`config.mk`:
```
export PLATFORM = sky130hd
export DESIGN_NAME = tl_vc_arbiter
export DESIGN_NICKNAME = d
export VERILOG_FILES = /design/src/rtl/tl_vc_arbiter.sv
export SDC_FILE = /design/constraint.sdc
export NUM_CORES = 1
export LEC_CHECK = 0
export CAP_MARGIN = 20
export CORE_ASPECT_RATIO = 0.7
export CORE_MARGIN = 2
export CORE_UTILIZATION = 39
export CTS_CLUSTER_DIAMETER = 60
export CTS_CLUSTER_SIZE = 10
export DETAILED_ROUTE_END_ITERATION = 8
export GPL_ROUTABILITY_DRIVEN = 0
export PLACE_DENSITY = 0.76
export SKIP_CTS_REPAIR_TIMING = 1
export SYNTH_ARGS = -nofsm -noshare
export SYNTH_HDL_FRONTEND = slang
export SYNTH_SLANG_ARGS = --single-unit
```
`constraint.sdc`:
```
create_clock -name clk -period 2.2 [get_ports clk]
set_input_delay 0.44 -clock clk [delete_from_list [all_inputs] [get_ports clk]]
set_output_delay 0.44 -clock clk [all_outputs]
set_load 0.02 [all_outputs]
```
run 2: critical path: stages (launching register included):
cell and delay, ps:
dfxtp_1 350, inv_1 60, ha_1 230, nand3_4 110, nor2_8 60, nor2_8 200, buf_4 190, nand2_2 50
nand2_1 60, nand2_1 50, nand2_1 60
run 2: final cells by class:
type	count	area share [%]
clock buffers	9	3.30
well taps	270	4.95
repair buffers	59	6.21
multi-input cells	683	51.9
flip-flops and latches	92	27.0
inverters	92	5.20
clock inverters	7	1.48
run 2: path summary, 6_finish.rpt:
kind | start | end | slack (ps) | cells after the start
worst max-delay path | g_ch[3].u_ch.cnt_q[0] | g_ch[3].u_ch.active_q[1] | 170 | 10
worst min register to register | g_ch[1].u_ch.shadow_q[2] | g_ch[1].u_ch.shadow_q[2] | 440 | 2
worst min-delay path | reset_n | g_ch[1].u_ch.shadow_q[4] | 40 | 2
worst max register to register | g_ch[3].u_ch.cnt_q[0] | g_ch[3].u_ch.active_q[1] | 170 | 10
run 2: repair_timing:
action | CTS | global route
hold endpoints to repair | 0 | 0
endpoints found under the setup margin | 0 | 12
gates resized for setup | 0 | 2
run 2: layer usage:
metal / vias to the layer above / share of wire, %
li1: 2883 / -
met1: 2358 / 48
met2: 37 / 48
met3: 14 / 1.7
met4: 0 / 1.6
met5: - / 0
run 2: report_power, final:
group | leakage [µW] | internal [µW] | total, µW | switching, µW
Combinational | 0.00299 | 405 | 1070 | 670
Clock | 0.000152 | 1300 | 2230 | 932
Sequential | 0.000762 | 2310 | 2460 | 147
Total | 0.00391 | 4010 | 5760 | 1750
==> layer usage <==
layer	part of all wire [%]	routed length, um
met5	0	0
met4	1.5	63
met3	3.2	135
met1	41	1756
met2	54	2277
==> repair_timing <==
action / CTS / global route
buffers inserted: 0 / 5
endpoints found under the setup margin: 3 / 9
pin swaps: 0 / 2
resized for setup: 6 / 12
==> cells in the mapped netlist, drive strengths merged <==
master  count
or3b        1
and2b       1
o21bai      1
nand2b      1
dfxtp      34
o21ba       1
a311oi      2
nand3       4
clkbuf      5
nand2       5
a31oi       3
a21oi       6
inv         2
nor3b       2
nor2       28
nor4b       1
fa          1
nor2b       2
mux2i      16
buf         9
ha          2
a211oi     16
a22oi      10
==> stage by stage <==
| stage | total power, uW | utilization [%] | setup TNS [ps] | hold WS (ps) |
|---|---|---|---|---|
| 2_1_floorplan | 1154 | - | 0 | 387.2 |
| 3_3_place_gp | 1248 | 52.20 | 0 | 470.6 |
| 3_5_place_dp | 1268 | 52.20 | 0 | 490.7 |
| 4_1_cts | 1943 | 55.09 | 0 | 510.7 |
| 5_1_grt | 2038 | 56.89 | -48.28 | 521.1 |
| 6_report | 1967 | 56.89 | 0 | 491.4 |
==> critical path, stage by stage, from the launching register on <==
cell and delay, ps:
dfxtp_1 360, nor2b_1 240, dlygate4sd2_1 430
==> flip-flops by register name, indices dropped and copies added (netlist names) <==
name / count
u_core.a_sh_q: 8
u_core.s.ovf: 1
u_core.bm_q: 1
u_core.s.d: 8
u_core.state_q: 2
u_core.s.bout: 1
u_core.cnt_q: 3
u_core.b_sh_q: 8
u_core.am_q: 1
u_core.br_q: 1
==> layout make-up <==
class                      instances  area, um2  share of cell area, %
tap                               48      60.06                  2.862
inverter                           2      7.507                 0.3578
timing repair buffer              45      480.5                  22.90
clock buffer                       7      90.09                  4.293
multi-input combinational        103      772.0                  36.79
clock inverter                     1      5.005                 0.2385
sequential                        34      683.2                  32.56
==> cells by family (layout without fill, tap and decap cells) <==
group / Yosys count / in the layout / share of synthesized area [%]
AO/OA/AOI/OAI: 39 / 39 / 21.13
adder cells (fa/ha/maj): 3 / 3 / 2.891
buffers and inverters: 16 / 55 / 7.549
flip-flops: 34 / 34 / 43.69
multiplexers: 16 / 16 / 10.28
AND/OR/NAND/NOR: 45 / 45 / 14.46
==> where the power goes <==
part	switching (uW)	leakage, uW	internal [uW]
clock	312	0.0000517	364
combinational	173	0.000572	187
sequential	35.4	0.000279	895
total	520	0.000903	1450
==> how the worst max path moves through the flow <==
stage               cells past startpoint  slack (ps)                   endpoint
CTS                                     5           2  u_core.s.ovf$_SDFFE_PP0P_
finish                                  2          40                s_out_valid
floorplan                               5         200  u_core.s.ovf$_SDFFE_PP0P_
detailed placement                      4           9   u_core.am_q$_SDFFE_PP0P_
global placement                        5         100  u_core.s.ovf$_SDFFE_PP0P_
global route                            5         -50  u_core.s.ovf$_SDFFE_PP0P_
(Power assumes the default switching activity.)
--- config.mk ---
export PLATFORM = sky130hd
export DESIGN_NAME = uart_rx
export DESIGN_NICKNAME = d
export VERILOG_FILES = /design/src/rtl/uart_pkg.sv /design/src/rtl/uart_rx_sync.sv /design/src/rtl/uart_rx.sv
export SDC_FILE = /design/constraint.sdc
export NUM_CORES = 1
export LEC_CHECK = 0
export ABC_AREA = 1
export ABC_CLOCK_PERIOD_IN_PS = 3120
export CORE_MARGIN = 5
export CORE_UTILIZATION = 60
export DETAILED_ROUTE_END_ITERATION = 6
export PLACE_DENSITY_LB_ADDON = 0.3
export SLEW_MARGIN = 40
export SYNTH_ARGS = -nofsm -noshare
export SYNTH_HDL_FRONTEND = slang
export SYNTH_HIERARCHICAL = 1
export SYNTH_SLANG_ARGS = --single-unit
--- constraint.sdc ---
create_clock -name clk_3125 -period 3.12 [get_ports clk_3125]
set_input_delay 0.624 -clock clk_3125 [delete_from_list [all_inputs] [get_ports clk_3125]]
set_output_delay 0.624 -clock clk_3125 [all_outputs]
set_load 0.01 [all_outputs]
==> src/rtl/compressor_sequencer.sv <==
//=============================================================================
// Module   : compressor_sequencer
// Purpose  : Loads ROWS row words, then streams them MSB first, one bit per
//            row per cycle, into an external shift-register harness that
//            feeds a combinational compressor. After SETTLE further cycles
//            the compressor output is captured and offered on a
//            valid/ready result port.
// Ports    : clk, rst        - clock, asynchronous active-high reset
//            ld_valid/ready  - row beat handshake, ld_data = row word
//            src_bit[ROWS]   - registered serial bits into the harness
//            dst_bus[OUT_W]  - compressor outputs from the harness
//            res_valid/ready - result handshake, res_data = captured result
//            busy            - high whenever the block is not in LOAD
//            job_count[16]   - saturating count of consumed results
//                              (present only with COMPSEQ_PERF_EN)
// Config   : define COMPSEQ_PERF_EN to add the job_count output.
// Revision : 1.0 - initial release
//=============================================================================
`default_nettype none

module compressor_sequencer #(
  parameter int ROWS   = 31,
  parameter int WIDTH  = 31,
  parameter int OUT_W  = 36,
  parameter int SETTLE = 2
) (
  input  logic             clk,
  input  logic             rst,
  input  logic             ld_valid,
  output logic             ld_ready,
  input  logic [WIDTH-1:0] ld_data,
  output logic [ROWS-1:0]  src_bit,
  input  logic [OUT_W-1:0] dst_bus,
  output logic             res_valid,
  input  logic             res_ready,
  output logic [OUT_W-1:0] res_data,
`ifdef COMPSEQ_PERF_EN
  output logic [15:0]      job_count,
`endif
  output logic             busy
);

  localparam int RW = (ROWS  > 1) ? $clog2(ROWS)  : 1;
  localparam int KW = (WIDTH > 1) ? $clog2(WIDTH) : 1;
  localparam int WW = 4;  // SETTLE is at most 15

  localparam logic [RW-1:0] R_LAST = RW'(ROWS - 1);
  localparam logic [KW-1:0] K_LAST = KW'(WIDTH - 1);
  localparam logic [KW-1:0] K_TOP  = KW'(WIDTH - 2);
  localparam logic [WW-1:0] W_LAST = WW'(SETTLE - 1);

  typedef enum logic [1:0] {
    LOAD  = 2'd0,
    SHIFT = 2'd1,
    WAIT  = 2'd2,
    DONE  = 2'd3
  } state_t;

  state_t            state, state_d;
  logic [RW-1:0]     r, r_d;
  logic [KW-1:0]     k, k_d;
  logic [WW-1:0]     w, w_d;
  logic [ROWS-1:0]   src_d;
  logic              res_valid_d;
  logic              capture;
  logic              ld_fire;
  logic [KW-1:0]     sel;

  // Row storage is never reset: every job rewrites all ROWS entries.
  logic [WIDTH-1:0]  row_mem [ROWS];

  assign ld_ready = (state == LOAD);
  assign busy     = (state != LOAD);
  assign ld_fire  = ld_valid && (state == LOAD);

  // src_bit is registered, so the bit for SHIFT cycle k+1 is selected while
  // in cycle k. Cycle 0's bit is chosen on the final load beat, when the last
  // row is still on ld_data rather than in storage.
  assign sel = K_TOP - k;

  always_ff @(posedge clk) begin
    if (ld_fire) begin
      row_mem[r] <= ld_data;
    end
  end

  always_comb begin
    state_d     = state;
    r_d         = r;
    k_d         = k;
    w_d         = w;
    src_d       = '0;
    res_valid_d = res_valid;
    capture     = 1'b0;

    case (state)
      LOAD: begin
        if (ld_valid) begin
          if (r == R_LAST) begin
            state_d = SHIFT;
            r_d     = '0;
            k_d     = '0;
            for (int i = 0; i < ROWS - 1; i++) begin
              src_d[i] = row_mem[i][WIDTH-1];
            end
            src_d[ROWS-1] = ld_data[WIDTH-1];
          end else begin
            r_d = r + 1'b1;
          end
        end
      end
      SHIFT: begin
        if (k == K_LAST) begin
          state_d = WAIT;
          k_d     = '0;
          w_d     = '0;
        end else begin
          k_d = k + 1'b1;
          for (int i = 0; i < ROWS; i++) begin
            src_d[i] = row_mem[i][sel];
          end
        end
      end
      WAIT: begin
        if (w == W_LAST) begin
          state_d     = DONE;
          capture     = 1'b1;
          res_valid_d = 1'b1;
        end else begin
          w_d = w + 1'b1;
        end
      end
      DONE: begin
        if (res_ready) begin
          state_d     = LOAD;
          res_valid_d = 1'b0;
        end
      end
      default: begin
        state_d = LOAD;
      end
    endcase
  end

  always_ff @(posedge clk or posedge rst) begin
    if (rst) begin
      state     <= LOAD;
      r         <= '0;
      k         <= '0;
      w         <= '0;
      src_bit   <= '0;
      res_valid <= 1'b0;
      res_data  <= '0;
    end else begin
      state     <= state_d;
      r         <= r_d;
      k         <= k_d;
      w         <= w_d;
      src_bit   <= src_d;
      res_valid <= res_valid_d;
      if (capture) begin
        res_data <= dst_bus;
      end
    end
  end

`ifdef COMPSEQ_PERF_EN
  always_ff @(posedge clk or posedge rst) begin
    if (rst) begin
      job_count <= '0;
    end else if (res_valid && res_ready && (job_count != 16'hFFFF)) begin
      job_count <= job_count + 16'd1;
    end
  end
`endif

endmodule

`default_nettype wire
§
• _Your task_
Say how many lines of the data above have the string "buffers" in them, and write nothing besides that number.

• _Solution_
4